Don't care, still want one. Don't care how Chav everyone thinks it is, how much of a bell-end the vast proportion of the population would think I am, how utterly impractical and pointless it is, it's a 700 horsepower, V12 Lamborghini.
If seeing and hearing one of them tear up the road doesn't cause you to emit an involuntary 'phwwwaoooaahhhhh' then you're either not a petrolhead, an incredible snob or have no soul IMHO
The Wookie said:
WJNB said:
Once the darling of the Knightsbridge set have not such blatant expressions of wealth become more the northern drug-dealers wheels of choice these days? Unsure? Think of recent media images & Youtube clips depicting buyers showing-off as they collect them from dealers. Hardly discreet & all a bit down-market & naff.
Don't care, still want one. Don't care how Chav everyone thinks it is, how much of a bell-end the vast proportion of the population would think I am, how utterly impractical and pointless it is, it's a 700 horsepower, V12 Lamborghini.

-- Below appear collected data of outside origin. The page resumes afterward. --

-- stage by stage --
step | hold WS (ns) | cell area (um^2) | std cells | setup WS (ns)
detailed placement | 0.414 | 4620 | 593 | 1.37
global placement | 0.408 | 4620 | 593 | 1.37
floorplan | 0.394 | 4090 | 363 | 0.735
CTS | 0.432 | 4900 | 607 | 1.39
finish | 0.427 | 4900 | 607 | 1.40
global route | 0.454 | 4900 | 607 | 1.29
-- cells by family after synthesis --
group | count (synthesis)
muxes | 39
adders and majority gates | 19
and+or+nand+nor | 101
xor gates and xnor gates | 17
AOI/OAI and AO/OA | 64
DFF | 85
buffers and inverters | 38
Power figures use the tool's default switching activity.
File: src/rtl/pipelined_addsub.sv
// Pipelined adder/subtractor: the carry chain is cut into STAGES equal segments,
// one register stage per segment, with a valid/ready stream and bubble collapsing.
module pipelined_addsub #(
    parameter int unsigned WIDTH  = 8,
    parameter int unsigned STAGES = 2
) (
    input  logic             clk,
    input  logic             rst_n,
    input  logic [WIDTH-1:0] a,
    input  logic [WIDTH-1:0] b,
    input  logic             sub,
    input  logic             in_valid,
    output logic             in_ready,
    output logic [WIDTH:0]   y,
    output logic             overflow,
    output logic             out_valid,
    input  logic             out_ready
);

    localparam int unsigned SEG  = WIDTH / STAGES;
    localparam int unsigned LAST = STAGES - 1;

    generate
        if (WIDTH < 1 || STAGES < 1 || STAGES > WIDTH || (WIDTH % STAGES) != 0) begin : g_bad_cfg
            $error("pipelined_addsub: WIDTH must be a non-zero multiple of STAGES");
        end
    endgenerate

    // Per-stage registers; b_q holds b already inverted for subtraction
    logic             v_q   [STAGES];
    logic [WIDTH-1:0] a_q   [STAGES];
    logic [WIDTH-1:0] b_q   [STAGES];
    logic [WIDTH-1:0] sum_q [STAGES];
    logic             c_q   [STAGES];
    logic             sub_q [STAGES];
    logic             ovf_q;

    // Stage inputs (previous stage or the input port) and next-state values
    logic             ld   [STAGES+1];
    logic             pv   [STAGES];
    logic [WIDTH-1:0] pa   [STAGES];
    logic [WIDTH-1:0] pb   [STAGES];
    logic [WIDTH-1:0] psum [STAGES];
    logic             pc   [STAGES];
    logic             psub [STAGES];
    logic [SEG:0]     seg  [STAGES];
    logic [WIDTH-1:0] nsum [STAGES];
    logic             nc   [STAGES];
    logic             novf;

    always_comb begin
        // Stage k may load when empty or when its occupant moves on this cycle
        ld[STAGES] = out_ready;
        for (int k = int'(STAGES) - 1; k >= 0; k--) begin
            ld[k] = !v_q[k] || ld[k+1];
        end

        pv[0]   = in_valid;
        pa[0]   = a;
        pb[0]   = sub ? ~b : b;
        pc[0]   = sub;
        psub[0] = sub;
        psum[0] = '0;
        for (int k = 1; k < int'(STAGES); k++) begin
            pv[k]   = v_q[k-1];
            pa[k]   = a_q[k-1];
            pb[k]   = b_q[k-1];
            pc[k]   = c_q[k-1];
            psub[k] = sub_q[k-1];
            psum[k] = sum_q[k-1];
        end

        for (int k = 0; k < int'(STAGES); k++) begin
            seg[k]  = {1'b0, pa[k][k*SEG +: SEG]} + {1'b0, pb[k][k*SEG +: SEG]} + (SEG+1)'(pc[k]);
            nsum[k] = psum[k];
            nsum[k][k*SEG +: SEG] = seg[k][SEG-1:0];
            nc[k]   = seg[k][SEG];
        end

        // Operand signs agree (b already conditionally inverted) but result sign differs
        novf = (pa[LAST][WIDTH-1] == pb[LAST][WIDTH-1]) && (nsum[LAST][WIDTH-1] != pa[LAST][WIDTH-1]);
    end

    always_ff @(posedge clk) begin
        if (!rst_n) begin
            for (int k = 0; k < int'(STAGES); k++) begin
                v_q[k]   <= 1'b0;
                a_q[k]   <= '0;
                b_q[k]   <= '0;
                sum_q[k] <= '0;
                c_q[k]   <= 1'b0;
                sub_q[k] <= 1'b0;
            end
            ovf_q <= 1'b0;
        end else begin
            for (int k = 0; k < int'(STAGES); k++) begin
                if (ld[k]) begin
                    v_q[k] <= pv[k];
                    // Data only moves with a valid token, so bubbles never disturb held fields
                    if (pv[k]) begin
                        a_q[k]   <= pa[k];
                        b_q[k]   <= pb[k];
                        sum_q[k] <= nsum[k];
                        sub_q[k] <= psub[k];
                        // Last stage keeps carry for add, borrow (inverted carry) for sub
                        c_q[k]   <= (k == int'(LAST)) ? (nc[k] ^ psub[k]) : nc[k];
                    end
                end
            end
            if (ld[LAST] && pv[LAST]) begin
                ovf_q <= novf;
            end
        end
    end

    assign in_ready  = rst_n && ld[0];
    assign out_valid = v_q[LAST];
    assign y         = {c_q[LAST], sum_q[LAST]};
    assign overflow  = ovf_q;

endmodule
[config.mk]
export PLATFORM = sky130hd
export DESIGN_NAME = amba_axi4_stream_fifo
export DESIGN_NICKNAME = d
export VERILOG_FILES = /design/src/rtl/amba_axi4_stream_fifo.sv
export SDC_FILE = /design/constraint.sdc
export NUM_CORES = 1
export LEC_CHECK = 0
export CAP_MARGIN = 20
export CORE_ASPECT_RATIO = 0.8
export CORE_MARGIN = 2
export CORE_UTILIZATION = 56
export DETAILED_ROUTE_END_ITERATION = 6
export PLACE_DENSITY = 0.83
export REMOVE_ABC_BUFFERS = 1
export SETUP_SLACK_MARGIN = 0.5
export SYNTH_ARGS = -nofsm -noshare
export SYNTH_HDL_FRONTEND = slang
export SYNTH_SLANG_ARGS = --single-unit
[constraint.sdc]
create_clock -name ACLK -period 4.7 [get_ports ACLK]
set_input_delay 0.94 -clock ACLK [delete_from_list [all_inputs] [get_ports ACLK]]
set_output_delay 0.94 -clock ACLK [all_outputs]
set_load 0.01 [all_outputs]
[src/rtl/amba_axi4_stream_fifo.sv]
// amba_axi4_stream_fifo
//   Synchronous AXI4-Stream FIFO that buffers one stream between a sink-side
//   port (S_*) and a source-side port (M_*). Every sideband signal is carried
//   through unchanged and in order. A beat accepted at edge N is presented on
//   M_* right after edge N. There is no fall-through path when the FIFO is empty.
//
// Ports
//   ACLK, ARESETn        clock (rising edge), asynchronous active-low reset
//   S_TVALID / S_TREADY  sink-side handshake; S_TREADY is registered
//   S_TDATA..S_TUSER     sink-side payload and sideband
//   M_TVALID / M_TREADY  source-side handshake
//   M_TDATA..M_TUSER     source-side payload and sideband (head of FIFO)
//   LEVEL                number of stored beats (0..DEPTH)
//
// Parameters
//   DATA_WIDTH_BYTES  TDATA bytes; TSTRB/TKEEP width
//   DEST_WIDTH, ID_WIDTH, USER_WIDTH  sideband widths; 0 gives a 1-bit port
//                     that is tied to 0 internally
//   DEPTH             entries; must be a power of 2 and >= 2
//
// Build option
//   AXI4_STREAM_FIFO_PKT_MODE_EN  when defined, selects store-and-forward.
//     M_TVALID is then held low until a whole packet (TLAST beat) is stored.
//     A full FIFO that holds no TLAST beat sets a flush flag. The flag releases
//     the oversized packet and clears when its TLAST beat is popped.
//     When the macro is undefined, the FIFO runs in cut-through mode.

module amba_axi4_stream_fifo #(
  parameter int unsigned DATA_WIDTH_BYTES = 1,
  parameter int unsigned DEST_WIDTH       = 4,
  parameter int unsigned ID_WIDTH         = 8,
  parameter int unsigned USER_WIDTH       = 0,
  parameter int unsigned DEPTH            = 4
) (
  input  logic                                         ACLK,
  input  logic                                         ARESETn,
  input  logic                                         S_TVALID,
  output logic                                         S_TREADY,
  input  logic [8*DATA_WIDTH_BYTES-1:0]                S_TDATA,
  input  logic [DATA_WIDTH_BYTES-1:0]                  S_TSTRB,
  input  logic [DATA_WIDTH_BYTES-1:0]                  S_TKEEP,
  input  logic                                         S_TLAST,
  input  logic [((ID_WIDTH   > 0) ? ID_WIDTH   : 1)-1:0] S_TID,
  input  logic [((DEST_WIDTH > 0) ? DEST_WIDTH : 1)-1:0] S_TDEST,
  input  logic [((USER_WIDTH > 0) ? USER_WIDTH : 1)-1:0] S_TUSER,
  output logic                                         M_TVALID,
  input  logic                                         M_TREADY,
  output logic [8*DATA_WIDTH_BYTES-1:0]                M_TDATA,
  output logic [DATA_WIDTH_BYTES-1:0]                  M_TSTRB,
  output logic [DATA_WIDTH_BYTES-1:0]                  M_TKEEP,
  output logic                                         M_TLAST,
  output logic [((ID_WIDTH   > 0) ? ID_WIDTH   : 1)-1:0] M_TID,
  output logic [((DEST_WIDTH > 0) ? DEST_WIDTH : 1)-1:0] M_TDEST,
  output logic [((USER_WIDTH > 0) ? USER_WIDTH : 1)-1:0] M_TUSER,
  output logic [$clog2(DEPTH+1)-1:0]                   LEVEL
);

  localparam int unsigned DB  = 8 * DATA_WIDTH_BYTES;
  localparam int unsigned SB  = DATA_WIDTH_BYTES;
  localparam int unsigned IDW = (ID_WIDTH   > 0) ? ID_WIDTH   : 1;
  localparam int unsigned DW  = (DEST_WIDTH > 0) ? DEST_WIDTH : 1;
  localparam int unsigned UW  = (USER_WIDTH > 0) ? USER_WIDTH : 1;
  localparam int unsigned AW  = $clog2(DEPTH);
  localparam int unsigned LW  = $clog2(DEPTH + 1);
  localparam int unsigned BW  = DB + 2*SB + 1 + IDW + DW + UW;

  logic [BW-1:0]  mem [DEPTH];
  logic [BW-1:0]  wr_word;
  logic [BW-1:0]  rd_word;
  logic [AW-1:0]  wr_ptr;
  logic [AW-1:0]  rd_ptr;
  logic [LW-1:0]  level;
  logic [LW-1:0]  level_next;
  logic           s_tready;
  logic           ready_en;
  logic           m_tvalid;
  logic           push;
  logic           pop;
  logic [IDW-1:0] id_in;
  logic [DW-1:0]  dest_in;
  logic [UW-1:0]  user_in;

  // Zero-width sidebands are stored as constant 0, whatever the port carries.
  assign id_in   = (ID_WIDTH   > 0) ? S_TID   : '0;
  assign dest_in = (DEST_WIDTH > 0) ? S_TDEST : '0;
  assign user_in = (USER_WIDTH > 0) ? S_TUSER : '0;

  assign wr_word = {S_TDATA, S_TSTRB, S_TKEEP, S_TLAST, id_in, dest_in, user_in};
  assign rd_word = mem[rd_ptr];
  assign {M_TDATA, M_TSTRB, M_TKEEP, M_TLAST, M_TID, M_TDEST, M_TUSER} = rd_word;

  assign push     = S_TVALID & s_tready;
  assign pop      = m_tvalid & M_TREADY;
  assign S_TREADY = s_tready;
  assign M_TVALID = m_tvalid;
  assign LEVEL    = level;

  // Payload storage is not reset. The head entry is never overwritten while
  // it is stored, so M_T* stays stable until the entry is popped.
  always_ff @(posedge ACLK) begin
    if (push) begin
      mem[wr_ptr] <= wr_word;
    end
  end

  always_comb begin
    level_next = level;
    unique case ({push, pop})
      2'b10:   level_next = level + LW'(1);
      2'b01:   level_next = level - LW'(1);
      default: level_next = level;
    endcase
  end

  always_ff @(posedge ACLK or negedge ARESETn) begin
    if (!ARESETn) begin
      wr_ptr <= '0;
      rd_ptr <= '0;
      level  <= '0;
    end else begin
      if (push) begin
        wr_ptr <= wr_ptr + AW'(1);
      end
      if (pop) begin
        rd_ptr <= rd_ptr + AW'(1);
      end
      level <= level_next;
    end
  end

  // ready_en keeps S_TREADY low through the first edge after reset release.
  // After that, S_TREADY looks at the next level, so M_TREADY has no
  // combinational path to it.
  always_ff @(posedge ACLK or negedge ARESETn) begin
    if (!ARESETn) begin
      ready_en <= 1'b0;
      s_tready <= 1'b0;
    end else begin
      ready_en <= 1'b1;
      s_tready <= ready_en && (level_next != LW'(DEPTH));
    end
  end

`ifdef AXI4_STREAM_FIFO_PKT_MODE_EN
  logic [LW-1:0] pkt_cnt;
  logic          flush;
  logic          push_last;
  logic          pop_last;

  assign push_last = push & S_TLAST;
  assign pop_last  = pop & M_TLAST;

  always_ff @(posedge ACLK or negedge ARESETn) begin
    if (!ARESETn) begin
      pkt_cnt <= '0;
      flush   <= 1'b0;
    end else begin
      unique case ({push_last, pop_last})
        2'b10:   pkt_cnt <= pkt_cnt + LW'(1);
        2'b01:   pkt_cnt <= pkt_cnt - LW'(1);
        default: pkt_cnt <= pkt_cnt;
      endcase
      // A full FIFO with no complete packet would otherwise deadlock.
      // Stream the oversized packet out until its TLAST beat is popped.
      if (pop_last) begin
        flush <= 1'b0;
      end else if ((level == LW'(DEPTH)) && (pkt_cnt == '0)) begin
        flush <= 1'b1;
      end
    end
  end

  assign m_tvalid = (level != '0) && ((pkt_cnt != '0) || flush);
`else
  assign m_tvalid = (level != '0);
`endif

endmodule
======== Word-level counts from Yosys, hierarchy flattened ========
Memory sizes are Yosys's and may differ from the RTL's.
Index checks and enable logic that the tools add are counted.
operators by class
  eq/ne operators ......................... 3
  bitwise logic cells ..................... 2
  shifts and indexed selects .............. 0
  $mul .................................... 0
  reductions and logical operators ........ 2
  multiplexer cells ....................... 3
  add/subtract/negate cells ............... 4
  div/mod/pow operators ................... 0
  $lt $le $gt $ge ......................... 0
operator list
  operator                                                            count
  3-bit one-hot mux with 2 select lines                               1
  2-bit by 1-bit adder with 2-bit output, second input constant       2
  3-bit by 1-bit adder with 3-bit output, second input constant       1
  3-bit != test, second input constant                                1
  3-bit nonzero test                                                  1
  3-bit by 1-bit subtractor with 3-bit output, second input constant  1
  1-bit AND                                                           2
  2-bit by 1-bit == test with 1-bit output, second input constant     1
  2-bit == test, second input constant                                1
  1-bit 2-to-1 mux                                                    2
  1-bit logical AND                                                   1
storage, ports and cells
  register bits after elaboration ......... 9
  output and inout port bits .............. 29
  bits in latches ......................... 0
  bits in read-only memories .............. 0
  logic and storage cells ................. 20
  memories kept ........................... 1
  input port bits ......................... 28
  memory bits (writable) .................. 92
memories
  memory  words  bits a word  read ports  clocked after Yosys merged registers in  write ports  line  source
  mem     4      23           1           0                                        1            67    logic [BW-1:0] mem [DEPTH];

======== Longest topological paths before layout ========
  depth in word-level cells ............... 6
  gate-level depth with buffers ........... 7
  mapped depth without buffers ............ 7

======== Least setup slack after synthesis ========
Ideal clock, no wire load.
  kind .................................... input to register
  from .................................... input M_TREADY
  to ...................................... register s_tready, in the netlist S_TREADY
  path buffers ............................ 0
  setup slack ............................. 2.337 ns
  required time ........................... 4.577 ns
  arrival time ............................ 2.241 ns
  stages on the path ...................... 7
  library setup time ...................... 0.123 ns
  cells stage by stage .................... o31a_1 > ha_1 > inv_1 > fa_1 > xor2_1 > xor2_1 > o221a_2
on the way
  longest elaborated chain between the ends .. 5
  elaborated cells on any way between the ends .. 6
  those cells by class .................... eq/ne (3); mux (1); bitwise (1); reduce/logical (1)
RTL lines
  item                                                                       line  source
  from (decl)                                                                47    input logic M_TREADY,
  1-bit AND (*)                                                              93    assign pop = m_tvalid & M_TREADY;
  2-bit by 1-bit == test with 1-bit output or 2-bit == test (tied branches)  108   unique case ({push, pop})
  3-bit one-hot mux with 2 select lines (*)                                  108
  3-bit != test (*)                                                          140   s_tready <= ready_en && (level_next != LW'(DEPTH));
  1-bit logical AND (*)                                                      140
  to (signal assigned)                                                       140
  to (decl)                                                                  74    logic s_tready;
Every way passes the cells marked *; elsewhere a longest branch is shown, timed or not.
A chain may end at the register's enable or synchronous reset.

======== Final worst setup path ========
  from .................................... register rd_ptr[0]
  to ...................................... output M_TDEST[1] in the netlist's numbering
on the way
  longest elaborated chain between the ends .. 1
RTL lines
  item                    line  source
  from (decl)             71    logic [AW-1:0] rd_ptr;
  from (signal assigned)  125   rd_ptr <= rd_ptr + AW'(1);
  memory read 4 x 23 bit  n/a
  to (decl)               53    output logic [((DEST_WIDTH > 0) ? DEST_WIDTH : 1)-1:0] M_TDEST,
Every way passes these cells.

==> qor.txt <==
Pint -> 1880 uW
CP Capture Type -> primary output
Synth Cell Area -> 0.00386 mm^2
placed cell count -> 303
RSZ-0062 raised after global routing -> no
largest net degree at the start of global routing -> 26
Peak supply drop -> 340 uV
Netlist cell types -> 24
Psw -> 735 uW
ant diodes -> 0
Sw Ratio -> 28.1%
core box area -> 0.00679 mm^2
setup violators final -> 0
number of max-cap violations -> 0
die area -> 0.00759 mm^2
FFs w/ async S/R, synth -> 8.91%
EDFF count, synth -> 92
fin cells -> 319
first-pass GRT wire length -> 9.73 mm
share of cells above drive strength 1 -> 16.8%
final setup skew -> 0.0102 ns
final hold slack -> 0.516 ns
Crit Path Category -> reg2out
commonest non-fill, non-tap cell in the layout -> edfxtp_1
Worst Tran Pin Value -> 1.06 ns
register area share after synthesis -> 77.3%
CTS tree -> built
Num CTS Buffers -> 9
mean post-synth cell area -> 23.4 um^2
number of DRC markers in iteration 0 -> 119
Clk network pwr share -> 19.8%
Die W -> 96.9 um
Required @ worst endpoint -> 3.76 ns
Vias -> 1775
IO Port Bufs -> 54
Area after DPL -> 0.00447 mm^2
Slew Limit Fails -> 0
CTS Root Cell -> clkbuf_8
Fmax -> 296 MHz
Die Ht -> 78.3 um
Rows -> 27
fin area -> 0.00466 mm^2
Gate Count Post-Synth -> 165
final period utilization -> 71.8%
Logic pwr share -> 31.4%
Ports -> 57
Critical Path Start Type -> flip-flop
grt ovf -> 0
CTS H-tree lvls -> 3
total power -> 2620 uW
status -> completed
1st-pass router iterations -> 4
postcts setup bufs -> 0
Skew-Pair Late Insertion Delay -> 0.36 ns
sequential share of power -> 48.9%
Worst-path clk slew -> 0.08 ns
Final min period -> 3.37 ns
CTS Buffer Depth -> 2
GPL Wtd Cong -> 0.816
clock net sink count -> 101
crit-path max FO -> 25
Layout area overhead -> 20.7%
vias per inst -> 5.56
cts hold-fix bufs -> 0
initial core utilization -> 56.9%
Post-Route Setup TNS -> 0 ns
Synth warnings -> 0
number of global-route vias before repair -> 1889
most frequent cells in the layout -> 92 x edfxtp_1, 54 x clkdlybuf4s50_1, 18 x mux4_2
Hold Crit Class -> reg2reg
routed len/inst -> 19.1 um
placed wire-length estimate -> 4.07 mm
LEAKAGE -> 0.00159 uW
post-CTS sizing -> 0
GRT Total Usage -> 17.8%
Worst Path Arrival -> 2.43 ns
# fillers -> 450
total wire length -> 6.09 mm
slew margin rel. -> 29.5%
antenna viol nets, final -> 0
DR DRC count -> 0
PD cells -> 561 mW/mm^2
initial antenna violation count -> 0
Nets -> 261
Hold Fails Final Rpt -> 0
Post-synth top flop -> edfxtp_1
Yosys reg bits -> 101
-- metal layers --
layer	wire length, um	part of all wire [%]	up-vias	GRT usage (%)
met3	357	5.9	8	6.41
met1	2500	41	910	21.9
met5	0	0	-	0
met2	3150	52	59	29.5
li1	-	-	798	-
met4	80	1.3	0	6.34
-- power by group through the flow --
stage / clock (uW) / combinational (uW) / sequential (uW)
2_1_floorplan: 0 / 442 / 1260
3_3_place_gp: 0 / 810 / 1290
5_1_grt: 571 / 876 / 1310
3_5_place_dp: 0 / 829 / 1310
4_1_cts: 533 / 835 / 1290
6_report: 518 / 820 / 1280
-- path summary, 6_finish.rpt --
check | start | end | slack (ns) | depth (start not counted)
max in group asynchronous | ARESETn | rd_ptr[0] | 3.49 | 1
worst max-delay path | rd_ptr[0] | M_TDEST[1] | 1.33 | 2
min in group asynchronous | ARESETn | LEVEL[2] | 0.88 | 1
worst min register to register | ready_en | S_TREADY | 0.52 | 1
worst min-delay path | ready_en | S_TREADY | 0.52 | 1
worst max register to register | LEVEL[0] | S_TREADY | 2.67 | 7
-- critical path, stage by stage (launching register included) --
cell and delay [ns]:
dfrtp_2 0.90, mux4_1 0.68, clkdlybuf4s50_1 0.50
-- stage by stage --
stage	utilization, %	setup slack [ns]
floorplan	-	1.97
global placement	65.9	1.68
detailed placement	65.9	1.66
CTS	68.7	1.27
global route	68.7	1.19
finish	68.7	1.33
-- cell families (layout without fill, tap and decap cells) --
family	count (synthesis)	after routing	synth area share, %
XOR/XNOR	7	7	1.59
adder cells (fa/ha/maj)	6	6	2.14
flip-flops	101	101	77.3
buffers and inverters	12	79	2.40
multiplexers	25	25	14.4
AND/OR/NAND/NOR	10	10	1.42
AO/OA/AOI/OAI	2	2	0.518
other	2	2	0.194
-- Yosys cell counts, types with 2 or more instances --
| cell | count | area (um^2) |
|---|---|---|
| mux4_2 | 18 | 405 |
| buf_2 | 3 | 15.0 |
| mux4_1 | 5 | 131 |
| nand2_1 | 2 | 7.51 |
| inv_1 | 5 | 18.8 |
| ha_1 | 5 | 62.6 |
| xor2_1 | 4 | 35.0 |
| buf_12 | 2 | 40.0 |
| conb_1 | 2 | 7.51 |
| and3_1 | 4 | 25.0 |
| xnor2_1 | 3 | 26.3 |
| edfxtp_1 | 92 | 2760 |
| dfrtp_1 | 9 | 225 |
-- sequential cells by signal (all words and copies together), names as in the netlist --
register	count
LEVEL	3
S_TREADY	1
mem	92
rd_ptr	2
ready_en	1
wr_ptr	2
-- cell type report --
class / instances / area [um^2] / share of cell area, %
Sequential cell: 101 / 2990 / 64.1
Timing Repair Buffer: 58 / 571 / 12.2
Clock inverter: 5 / 61.3 / 1.31
Tap cell: 87 / 109 / 2.33
Clock buffer: 11 / 131 / 2.82
Inverter: 5 / 18.8 / 0.402
Multi-Input combinational cell: 52 / 785 / 16.8
Power figures use the tool's default switching activity.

If seeing and hearing one of them tear up the road doesn't cause you to emit an involuntary 'phwwwaoooaahhhhh' then you're either not a petrolhead, an incredible snob or have no soul IMHO
I'd be very happy to see one of these when I opened the garage door.
Yipper said:
New aero, better (road) tyres and good driver. It looks increasingly like the new Huracan is 5-10 seconds faster round the Nurb than the 918, LF and P1.
http://www.motortrend.com/cars/lamborghini/huracan...
Hmmm not exactly an unbiased assessment of a 'predicted' Ring lap from a Lamborghini engineer.http://www.motortrend.com/cars/lamborghini/huracan...
They're not the first and won't be the last manufacturer to talk up their product.
Donald tells us Mexico will pay for the wall, doesn't mean it's true.
I would say I'll believe it when I see it but sadly even if they do record an actual real world lap that quick, will we never know if it was in a production spec car?
If you've worked in the industry you'll know all about the concept of the 'Golden car'.
Ferrari are famous for it. Take an early pre-preproduction car and drop in an uprated race spec engine, record some crazy lap times, let a few journos drive it. Create some great headlines and a successful launch.
Then say nothing when customer cars can't get anywhere near the same performance...
Basically don't believe the hype.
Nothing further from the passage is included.